I recently took a trip to Maui. While we were there, we took a ferry ride to Molokini to do some snorkeling, and as we were getting off, we came across the all familiar tip jar. And I was faced with one of those classic tipping dilemmas: You can only tip in cash, but the denominations you have are more than the amount you want to tip. To tip more? Or not to tip at all? Or to awkwardly ask for change?
Tipping is one of those social customs that I find deeply fascinating. Especially when someone from one tipping culture is dropped into a different tipping culture. It is a moment when who-you-are, is laid a little bit bare. Do you tip the minimum considered appropriate, or do you tip more? You tip only when you’ve received excellent service or tip the same no matter what? Do you do complicated math to make sure it is a multiple of ten? How do you tip when you are on a date? How do you tip when no one’s watching? Why do you tip the way you tip? To show off? To feel good? To be ‘fair’?
I also think tipping is a measure of how generous you are. And generosity applies to things beyond money. I was talking to one of my friends whose boss is apparently stingy with praise. The boss would say (and I am paraphrasing), “Why do people always want a pat on their back?”. I think the subtext there was that “No one is giving me a pat on my back, why should I pat someone else?”.
I think the that is the way I, and I’d imagine many others, approach giving: Once I have enough myself, I will give some away. When I have enough money, I’ll be more philanthropic. When I have more money I’ll get nice gifts for my friends and family. When I have enough success, I’ll be appreciative of others success instead of being jealous.

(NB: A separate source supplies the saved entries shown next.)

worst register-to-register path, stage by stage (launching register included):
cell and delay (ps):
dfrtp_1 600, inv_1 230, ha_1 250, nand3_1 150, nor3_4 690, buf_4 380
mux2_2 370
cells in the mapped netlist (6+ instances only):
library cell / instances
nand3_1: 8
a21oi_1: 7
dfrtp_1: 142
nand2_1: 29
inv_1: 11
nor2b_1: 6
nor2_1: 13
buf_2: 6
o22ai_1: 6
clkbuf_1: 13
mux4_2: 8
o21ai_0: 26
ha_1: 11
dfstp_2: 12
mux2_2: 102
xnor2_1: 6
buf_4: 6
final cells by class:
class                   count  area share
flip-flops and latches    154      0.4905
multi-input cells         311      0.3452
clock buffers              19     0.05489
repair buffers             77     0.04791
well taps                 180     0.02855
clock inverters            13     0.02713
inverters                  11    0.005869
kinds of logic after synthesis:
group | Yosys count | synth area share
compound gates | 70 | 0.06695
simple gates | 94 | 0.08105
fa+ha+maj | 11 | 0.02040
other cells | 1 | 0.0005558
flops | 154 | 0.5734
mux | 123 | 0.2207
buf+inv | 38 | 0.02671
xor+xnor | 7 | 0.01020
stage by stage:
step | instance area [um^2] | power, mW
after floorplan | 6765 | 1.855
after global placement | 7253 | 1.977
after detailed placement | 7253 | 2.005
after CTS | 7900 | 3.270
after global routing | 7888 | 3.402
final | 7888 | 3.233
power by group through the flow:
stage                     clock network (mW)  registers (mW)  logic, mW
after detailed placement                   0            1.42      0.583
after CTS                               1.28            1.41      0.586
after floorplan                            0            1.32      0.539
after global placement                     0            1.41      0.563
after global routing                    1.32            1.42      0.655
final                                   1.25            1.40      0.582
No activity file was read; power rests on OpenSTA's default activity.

And yet, I am coming around to the thought that the way to have more, is to give more. So the order of business is to give first and get later instead of the other way round. One context in which I have learnt that to be true is business. One of my best business lessons was with one of my worst clients. We set the wrong expectations, I severely undersold myself and then when the work turned out to be more than I had budgeted, we were unable to renegotiate the relationship (until much later). There were two lessons there, one was to not undersell yourself, but another was also to give some without any expectation of getting anything. My client did not know what she wanted, could I have helped her think through that when we started our conversation? Could I leave her asking the right questions? Even if she would have chosen someone else, would she be better off having interacted with me?
A lot of businesses have the concept of “free consultation”. And yet most time that feels like a long advertisement, but there are some where the person solves your problem, and you are left wondering, ‘You sure? This is for free?’. I’ve had both experiences recently. A free fitness consultation at the gym where every question was answered with, ‘I can tell you that when you sign up for the full class’ and not one, but two visits to a bike shop where a guy solved my problem and didn’t ask for any money (even when I was willing to pay them). Next thing I knew I went and bought something from that bike shop, just because they had been generous. (Or maybe it was just reciprocity at play).
The big challenge is to figure out where to place yourself on the continuum, (of course everything is a continuum to a design thinking student). To not be so generous as to undersell yourself, and not to be so thrifty that you turn into a miser. My favorite analog is Subway stores. There are Subway stores where some servers put generous helpings of lettuce on your sandwich, and then there are others who act like every strand of onion is costing them a rupee. And then there will always be those who will abuse your generosity. But don’t let some of those change you. Here’s a useful talk by Mike Monteiro (and a book) on not underselling yourself.
So I am making a new rule for myself: “Be generous today”. Not on some future date when you have more, but right now. Tip generously, help generously, give generously. Without expecting. Leave people feeling better off having interacted with you.
Just as a note to myself, I am also writing down some of my other rules, to be perhaps blogged upon another time, “survive the grimace”, “if recognize, say hello”, “maximize karma, not profit”.
So what did I do in Maui? I tipped the larger amount. It felt a little weird, usually I would not have tipped at all. It will take some time to get used to.